`src/shared/rlpf_pkg.sv`:
```
// Shared constants, encodings and the state record of the redriver link/power controller.
// Assumes a 200 MHz control clock; all times below are turned into cycle counts here.
package rlpf_pkg;
   localparam int CLK_MHZ        = 200;
   localparam int NCH            = 2;
   localparam int CNT_W          = 22;
   // Times in their own units, then derived cycle counts
   localparam int RETRY_MS       = 12;
   localparam int RETRY_CYC      = RETRY_MS * 1000 * CLK_MHZ;
   localparam int WAKE_US        = 100;
   localparam int WAKE_CYC       = WAKE_US * CLK_MHZ;
   localparam int SLEEP_US       = 2;
   localparam int SLEEP_CYC      = SLEEP_US * CLK_MHZ;
   localparam int IDLE_NS        = 6;
   localparam int IDLE_CYC_RAW   = (IDLE_NS * CLK_MHZ) / 1000;
   localparam int IDLE_CYC       = (IDLE_CYC_RAW < 1) ? 1 : IDLE_CYC_RAW;
   localparam int DET_CYC        = 64;
   localparam int U_ENTRY_CYC    = 2000;
   localparam int U_PERIOD_CYC   = 4000;
   // Register byte offsets
   localparam logic [7:0] REG_CTRL = 8'h00;
   localparam logic [7:0] REG_STAT = 8'h04;
   localparam logic [7:0] REG_CFG  = 8'h08;
   localparam int CTRL_RESTART   = 0;
   localparam int CTRL_UEN       = 1;
   localparam logic CTRL_UEN_RST = 1'b1;
   // Three-state pin codes
   typedef logic [1:0] rlpf_pin_t;
   localparam rlpf_pin_t PIN_FLOAT = 2'h0;
   localparam rlpf_pin_t PIN_LOW   = 2'h1;
   localparam rlpf_pin_t PIN_HIGH  = 2'h2;
   typedef enum logic [2:0] {M_SLEEP, M_WAKE, M_DETECT, M_RETRY, M_ACTIVE, M_ULP,
                             M_UDET} rlpf_mode_e;
   typedef enum logic [2:0] {DE_0DB, DE_M2P2, DE_M3P5, DE_M4P4, DE_M5P2, DE_M6P0} rlpf_de_e;
   typedef struct packed {
      logic             en_s1;
      logic             en_s2;
      logic [1:0]       found_s1;
      logic [1:0]       found_s2;
      logic [11:0]      cfg_s1;
      logic [11:0]      cfg_s2;
      rlpf_mode_e       mode;
      logic [CNT_W-1:0] cnt;
      logic [CNT_W-1:0] idle_cnt;
      logic [1:0]       idle;
      logic [1:0]       found;
      logic [3:0]       eq;
      logic [3:0]       os;
      logic [3:0]       de;
      logic             u_en;
      logic             a_valid;
      logic             a_wr;
      logic [7:0]       a_addr;
      logic [31:0]      rdata;
      logic [1:0]       rx_term;
      logic [1:0]       tx_term;
      logic [1:0]       tx_float;
      logic [1:0]       probe;
      logic             low_power;
      logic             asleep;
      logic             active;
      logic             ulp;
   } rlpf_state_s;
endpackage

```
`src/design/rlpf_top.sv`:
```
// Link and power controller of a dual-channel SuperSpeed redriver, with an AHB-Lite slave.
// Assumes analog front ends for receiver detect, LFPS squelch and three-state pin sensing.
// What this block does
// - Power-up or enable toggle: inputs high impedance, then probe far-end receivers.
// - Receivers found on both channels: enable normal transmit and receive terminations.
// - Detection failed: float transmitter of each channel not found, low power, retry every 12 ms.
// - In U2/U3, repeat detection periodically while keeping input termination.
// - U2/U3 detect found returns to low power, else drop termination, redetect.
// - Input below LFPS minimum threshold puts that transmitter into electrical idle.
// - Input above LFPS maximum threshold leaves idle and passes signal again.
// - Idle entry and exit complete in under 6 ns.
// - Active only with enable high and both ends detected; apply selected settings.
// - Enable falling, or power-up with enable low, enters sleep with terminations off.
// - Sleep entered within 2 us; leave for detection within 100 us.
// - Enable pin one means normal operation, zero means sleep.
// - Link break or failed detection: receiver-detect mode, circuits down, inputs Hi-Z.
// - Receiver-detect mode reconnects on its own without configuration.
// - Internal timers track U2/U3 entry and switch off selected circuitry.
// - LFPS activity in U2/U3 returns the device to active mode.
// - Equalization pin: floating 0 dB, low 7 dB, high 15 dB.
// - Swing pin: floating 1042, low 908, high 1127 mVpp.
// - De-emphasis pin with swing pin selects the de-emphasis level.
//
// Decided for this implementation: the AHB-Lite slave port and the address map.
`timescale 1ns/10ps
module rlpf_top #(
   parameter int RETRY_CYCLES    = rlpf_pkg::RETRY_CYC,
   parameter int WAKE_CYCLES     = rlpf_pkg::WAKE_CYC,
   parameter int U_ENTRY_CYCLES  = rlpf_pkg::U_ENTRY_CYC,
   parameter int U_PERIOD_CYCLES = rlpf_pkg::U_PERIOD_CYC
) (
   // Clock and reset
   input  wire logic        mclk,
   input  wire logic        reset_n,
   // AHB-Lite slave
   input  wire logic        hsel,
   input  wire logic [31:0] haddr,
   input  wire logic [1:0]  htrans,
   input  wire logic        hwrite,
   input  wire logic [2:0]  hsize,
   input  wire logic [31:0] hwdata,
   input  wire logic        hready,
   output logic      [31:0] hrdata,
   output logic             hreadyout,
   output logic             hresp,
   // Board enable/sleep pin
   input  wire logic        en_sleep_pin,
   // Three-state pin sensing, per channel: level under weak pull-up and under weak pull-down
   input  wire logic [1:0]  eq_sense_up,
   input  wire logic [1:0]  eq_sense_dn,
   input  wire logic [1:0]  os_sense_up,
   input  wire logic [1:0]  os_sense_dn,
   input  wire logic [1:0]  de_sense_up,
   input  wire logic [1:0]  de_sense_dn,
   // Analog detect and squelch comparators
   input  wire logic [1:0]  rxdet_found,
   input  wire logic [1:0]  lfps_below_min,
   input  wire logic [1:0]  lfps_above_max,
   // Terminations and driver control
   output logic      [1:0]  rx_term_en,
   output logic      [1:0]  tx_term_en,
   output logic      [1:0]  tx_float,
   output logic      [1:0]  tx_elec_idle,
   output logic      [1:0]  rxdet_probe,
   // Power modes
   output logic             low_power,
   output logic             asleep,
   output logic             active_mode,
   output logic             ulp_mode,
   // Selected settings, per channel
   output logic      [3:0]  rx_equalization_select,
   output logic      [3:0]  output_swing_select,
   output logic      [5:0]  tx_deemphasis_select
);
   import rlpf_pkg::*;

   generate
      if (RETRY_CYCLES < 2 || RETRY_CYCLES >= 2**CNT_W || WAKE_CYCLES < 2 ||
          WAKE_CYCLES >= 2**CNT_W || U_ENTRY_CYCLES < 2 || U_ENTRY_CYCLES >= 2**CNT_W ||
          U_PERIOD_CYCLES <= DET_CYC || U_PERIOD_CYCLES >= 2**CNT_W) begin : g_bad
         $error("rlpf_top: cycle count parameter out of range");
      end
   endgenerate

   localparam logic [CNT_W-1:0] RETRY_LAST = CNT_W'(RETRY_CYCLES - 1);
   localparam logic [CNT_W-1:0] WAKE_LAST  = CNT_W'(WAKE_CYCLES - 1);
   localparam logic [CNT_W-1:0] UENT_LAST  = CNT_W'(U_ENTRY_CYCLES - 1);
   localparam logic [CNT_W-1:0] UPER_LAST  = CNT_W'(U_PERIOD_CYCLES - 1);
   localparam logic [CNT_W-1:0] DET_LAST   = CNT_W'(DET_CYC - 1);

   rlpf_state_s q_ff;
   rlpf_state_s nxt_q;

   // Sense pair to code: up only floats; both low is driven low; both high is driven high
   function automatic rlpf_pin_t pin_code(input logic up, input logic dn);
      rlpf_pin_t c;
      c = PIN_FLOAT;
      if (!up && !dn) begin
         c = PIN_LOW;
      end else if (up && dn) begin
         c = PIN_HIGH;
      end
      return c;
   endfunction

   function automatic rlpf_de_e de_level(input rlpf_pin_t de, input rlpf_pin_t os);
      rlpf_de_e r;
      r = DE_0DB;
      if (de == PIN_LOW) begin
         r = (os == PIN_LOW) ? DE_M2P2 : ((os == PIN_HIGH) ? DE_M4P4 : DE_M3P5);
      end else if (de == PIN_HIGH) begin
         r = (os == PIN_LOW) ? DE_M5P2 : DE_M6P0;
      end
      return r;
   endfunction

   logic        addr_take;
   logic        sw_restart;
   logic [11:0] cfg_raw;

   assign addr_take  = hsel && hready && htrans[1];
   assign sw_restart = q_ff.a_valid && q_ff.a_wr && (q_ff.a_addr == REG_CTRL) &&
                       hwdata[CTRL_RESTART];
   assign cfg_raw    = {de_sense_dn, de_sense_up, os_sense_dn, os_sense_up,
                        eq_sense_dn, eq_sense_up};

   always_comb begin
      nxt_q = q_ff;
      // Two-flop synchronisers for pins and the slow detect comparator
      nxt_q.en_s1    = en_sleep_pin;
      nxt_q.en_s2    = q_ff.en_s1;
      nxt_q.found_s1 = rxdet_found;
      nxt_q.found_s2 = q_ff.found_s1;
      nxt_q.cfg_s1   = cfg_raw;
      nxt_q.cfg_s2   = q_ff.cfg_s1;
      // Squelch comparators share this clock, so one flop keeps idle turnaround to one cycle
      for (int ch = 0; ch < NCH; ch++) begin
         if (lfps_below_min[ch]) begin
            nxt_q.idle[ch] = 1'b1;
         end else if (lfps_above_max[ch]) begin
            nxt_q.idle[ch] = 1'b0;
         end
      end
      // Time both channels have sat in electrical idle while active
      if (q_ff.mode == M_ACTIVE && (&q_ff.idle)) begin
         if (q_ff.idle_cnt != UENT_LAST) begin
            nxt_q.idle_cnt = q_ff.idle_cnt + 1'b1;
         end
      end else begin
         nxt_q.idle_cnt = '0;
      end
      nxt_q.cnt = q_ff.cnt + 1'b1;
      case (q_ff.mode)
         M_SLEEP: begin
            nxt_q.cnt = '0;
            if (q_ff.en_s2) begin
               nxt_q.mode = M_WAKE;
            end
         end
         M_WAKE: begin
            if (q_ff.cnt == WAKE_LAST) begin
               nxt_q.cnt  = '0;
               nxt_q.mode = M_DETECT;
               // Settings are latched once per wake so a drifting pin cannot retune live traffic
               for (int ch = 0; ch < NCH; ch++) begin
                  nxt_q.eq[2*ch +: 2] = pin_code(q_ff.cfg_s2[ch], q_ff.cfg_s2[2+ch]);
                  nxt_q.os[2*ch +: 2] = pin_code(q_ff.cfg_s2[4+ch], q_ff.cfg_s2[6+ch]);
                  nxt_q.de[2*ch +: 2] = pin_code(q_ff.cfg_s2[8+ch], q_ff.cfg_s2[10+ch]);
               end
            end
         end
         M_DETECT: begin
            if (q_ff.cnt == DET_LAST) begin
               nxt_q.cnt   = '0;
               nxt_q.found = q_ff.found_s2;
               nxt_q.mode  = (&q_ff.found_s2) ? M_ACTIVE : M_RETRY;
            end
         end
         M_RETRY: begin
            if (q_ff.cnt == RETRY_LAST) begin
               nxt_q.cnt  = '0;
               nxt_q.mode = M_DETECT;
            end
         end
         M_ACTIVE: begin
            nxt_q.cnt = '0;
            if (q_ff.u_en && q_ff.idle_cnt == UENT_LAST) begin
               nxt_q.mode = M_ULP;
            end
         end
         M_ULP: begin
            if (~&q_ff.idle) begin
               nxt_q.cnt  = '0;
               nxt_q.mode = M_ACTIVE;
            end else if (q_ff.cnt == UPER_LAST) begin
               nxt_q.cnt  = '0;
               nxt_q.mode = M_UDET;
            end
         end
         M_UDET: begin
            if (q_ff.cnt == DET_LAST) begin
               nxt_q.cnt   = '0;
               nxt_q.found = q_ff.found_s2;
               nxt_q.mode  = (&q_ff.found_s2) ? M_ULP : M_DETECT;
            end
         end
         default: begin
            nxt_q.mode = M_SLEEP;
         end
      endcase
      // Software restart reruns detection unless asleep
      if (sw_restart && q_ff.mode != M_SLEEP && q_ff.mode != M_WAKE) begin
         nxt_q.cnt  = '0;
         nxt_q.mode = M_DETECT;
      end
      // Pin low overrides everything
      if (!q_ff.en_s2) begin
         nxt_q.cnt  = '0;
         nxt_q.mode = M_SLEEP;
      end
      // Analog controls follow the next mode so they change with it
      nxt_q.rx_term   = 2'h0;
      nxt_q.tx_term   = 2'h0;
      nxt_q.tx_float  = 2'h3;
      nxt_q.probe     = 2'h0;
      nxt_q.low_power = 1'b1;
      nxt_q.asleep    = (nxt_q.mode == M_SLEEP) || (nxt_q.mode == M_WAKE);
      nxt_q.active    = 1'b0;
      nxt_q.ulp       = 1'b0;
      case (nxt_q.mode)
         M_DETECT: begin
            nxt_q.probe = 2'h3;
         end
         M_RETRY: begin
            nxt_q.tx_float = ~nxt_q.found;
            nxt_q.tx_term  = nxt_q.found;
         end
         M_ACTIVE: begin
            nxt_q.rx_term   = 2'h3;
            nxt_q.tx_term   = 2'h3;
            nxt_q.tx_float  = 2'h0;
            nxt_q.low_power = 1'b0;
            nxt_q.active    = 1'b1;
         end
         M_ULP, M_UDET: begin
            nxt_q.rx_term  = 2'h3;
            nxt_q.tx_term  = 2'h3;
            nxt_q.tx_float = 2'h0;
            nxt_q.probe    = (nxt_q.mode == M_UDET) ? 2'h3 : 2'h0;
            nxt_q.ulp      = 1'b1;
         end
         default: begin
            nxt_q.tx_float = 2'h3;
         end
      endcase
      // Bus: address phase captured, write applied in the data phase, read data registered at the end of the address phase
      nxt_q.a_valid = addr_take;
      if (addr_take) begin
         nxt_q.a_wr   = hwrite;
         nxt_q.a_addr = haddr[7:0];
      end
      if (q_ff.a_valid && q_ff.a_wr && q_ff.a_addr == REG_CTRL) begin
         nxt_q.u_en = hwdata[CTRL_UEN];
      end
      nxt_q.rdata = 32'h0;
      if (addr_take && !hwrite) begin
         if (haddr[7:0] == REG_CTRL) begin
            nxt_q.rdata[CTRL_UEN] = q_ff.u_en;
         end else if (haddr[7:0] == REG_STAT) begin
            nxt_q.rdata[13:0] = {q_ff.en_s2, q_ff.asleep, q_ff.active, q_ff.ulp, q_ff.idle,
                                 q_ff.found, q_ff.rx_term, q_ff.tx_float, q_ff.mode[2:1]};
            nxt_q.rdata[16]   = q_ff.mode[0];
         end else if (haddr[7:0] == REG_CFG) begin
            nxt_q.rdata[11:0] = {q_ff.de, q_ff.os, q_ff.eq};
         end
      end
   end

   always_ff @(posedge mclk or negedge reset_n) begin
      if (!reset_n) begin
         q_ff          <= '0;
         q_ff.mode     <= M_SLEEP;
         q_ff.u_en     <= CTRL_UEN_RST;
         q_ff.tx_float <= 2'h3;
         q_ff.asleep   <= 1'b1;
         q_ff.low_power <= 1'b1;
      end else begin
         q_ff <= nxt_q;
      end
   end

   // Outputs from flops, de-emphasis select decoded from them; hreadyout and hresp tied off
   assign hrdata       = q_ff.rdata;
   assign hreadyout    = 1'b1;
   assign hresp        = 1'b0;
   assign rx_term_en   = q_ff.rx_term;
   assign tx_term_en   = q_ff.tx_term;
   assign tx_float     = q_ff.tx_float;
   assign tx_elec_idle = q_ff.idle;
   assign rxdet_probe  = q_ff.probe;
   assign low_power    = q_ff.low_power;
   assign asleep       = q_ff.asleep;
   assign active_mode  = q_ff.active;
   assign ulp_mode     = q_ff.ulp;
   assign rx_equalization_select = q_ff.eq;
   assign output_swing_select    = q_ff.os;
   assign tx_deemphasis_select   = {de_level(q_ff.de[3:2], q_ff.os[3:2]),
                                    de_level(q_ff.de[1:0], q_ff.os[1:0])};
endmodule

```
===== src/hdl/wake_sync.sv =====
`timescale 1ns/1ps
// Purpose: Two-flop synchroniser for the device-wake pin
// Assumes: Synchronous active-high reset
// Notes: First stage feeds only the second stage
module wake_sync (
  input wire logic core_clk,
  input wire logic sys_rst,
  pwr_sync_if.sync link
);
  logic meta_q, meta_d;
  logic sync_q, sync_d;

  always_comb
  begin
    meta_d = link.rawLevel;
    sync_d = meta_q;
  end

  always_ff @(posedge core_clk)
  begin
    if (sys_rst)
    begin
      // Idle pin level of the reset polarity, so no false wake after reset
      meta_q <= !pwr_hs_pkg::CTRL_RESET[pwr_hs_pkg::DEV_WAKE_POL_BIT];
      sync_q <= !pwr_hs_pkg::CTRL_RESET[pwr_hs_pkg::DEV_WAKE_POL_BIT];
    end
    else
    begin
      meta_q <= meta_d;
      sync_q <= sync_d;
    end
  end

  assign link.syncLevel = sync_q;
endmodule


===== config.mk =====
export PLATFORM = sky130hd
export DESIGN_NAME = radio_host_power_handshake
export DESIGN_NICKNAME = d
export VERILOG_FILES = /design/src/common/pwr_hs_pkg.sv /design/src/common/pwr_sync_if.sv /design/src/hdl/radio_host_power_handshake.sv /design/src/hdl/wake_sync.sv
export SDC_FILE = /design/constraint.sdc
export NUM_CORES = 1
export LEC_CHECK = 0
export BUFFER_PORTS_ARGS = -buffer_cell sky130_fd_sc_hd__buf_4
export CAP_MARGIN = 20
export CORE_ASPECT_RATIO = 2
export CORE_UTILIZATION = 46
export CTS_CLUSTER_DIAMETER = 80
export CTS_CLUSTER_SIZE = 30
export DETAILED_ROUTE_END_ITERATION = 16
export GPL_ROUTABILITY_DRIVEN = 0
export PLACE_DENSITY = 0.84
export RECOVER_POWER = 25
export SKIP_LAST_GASP = 1
export SLEW_MARGIN = 20
export SYNTH_ARGS = -nofsm -noshare
export SYNTH_HDL_FRONTEND = slang
export SYNTH_SLANG_ARGS = --single-unit
export TNS_END_PERCENT = 20

===== constraint.sdc =====
create_clock -name core_clk -period 1.7 [get_ports core_clk]
set_clock_uncertainty 0.1 [all_clocks]
set_input_delay 0 -clock core_clk [delete_from_list [all_inputs] [get_ports core_clk]]
set_output_delay 0 -clock core_clk [all_outputs]
set_load 0.005 [all_outputs]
+ + + + +
* [Prompt]: Using only the listing above, restate exactly the lines from the line containing "sync_d = meta_q;" through the line containing "export PLATFORM = sky130hd", both included.

* [Answer for the task]:
    sync_d = meta_q;
  end

  always_ff @(posedge core_clk)
  begin
    if (sys_rst)
    begin
      // Idle pin level of the reset polarity, so no false wake after reset
      meta_q <= !pwr_hs_pkg::CTRL_RESET[pwr_hs_pkg::DEV_WAKE_POL_BIT];
      sync_q <= !pwr_hs_pkg::CTRL_RESET[pwr_hs_pkg::DEV_WAKE_POL_BIT];
    end
    else
    begin
      meta_q <= meta_d;
      sync_q <= sync_d;
    end
  end

  assign link.syncLevel = sync_q;
endmodule


===== config.mk =====
export PLATFORM = sky130hd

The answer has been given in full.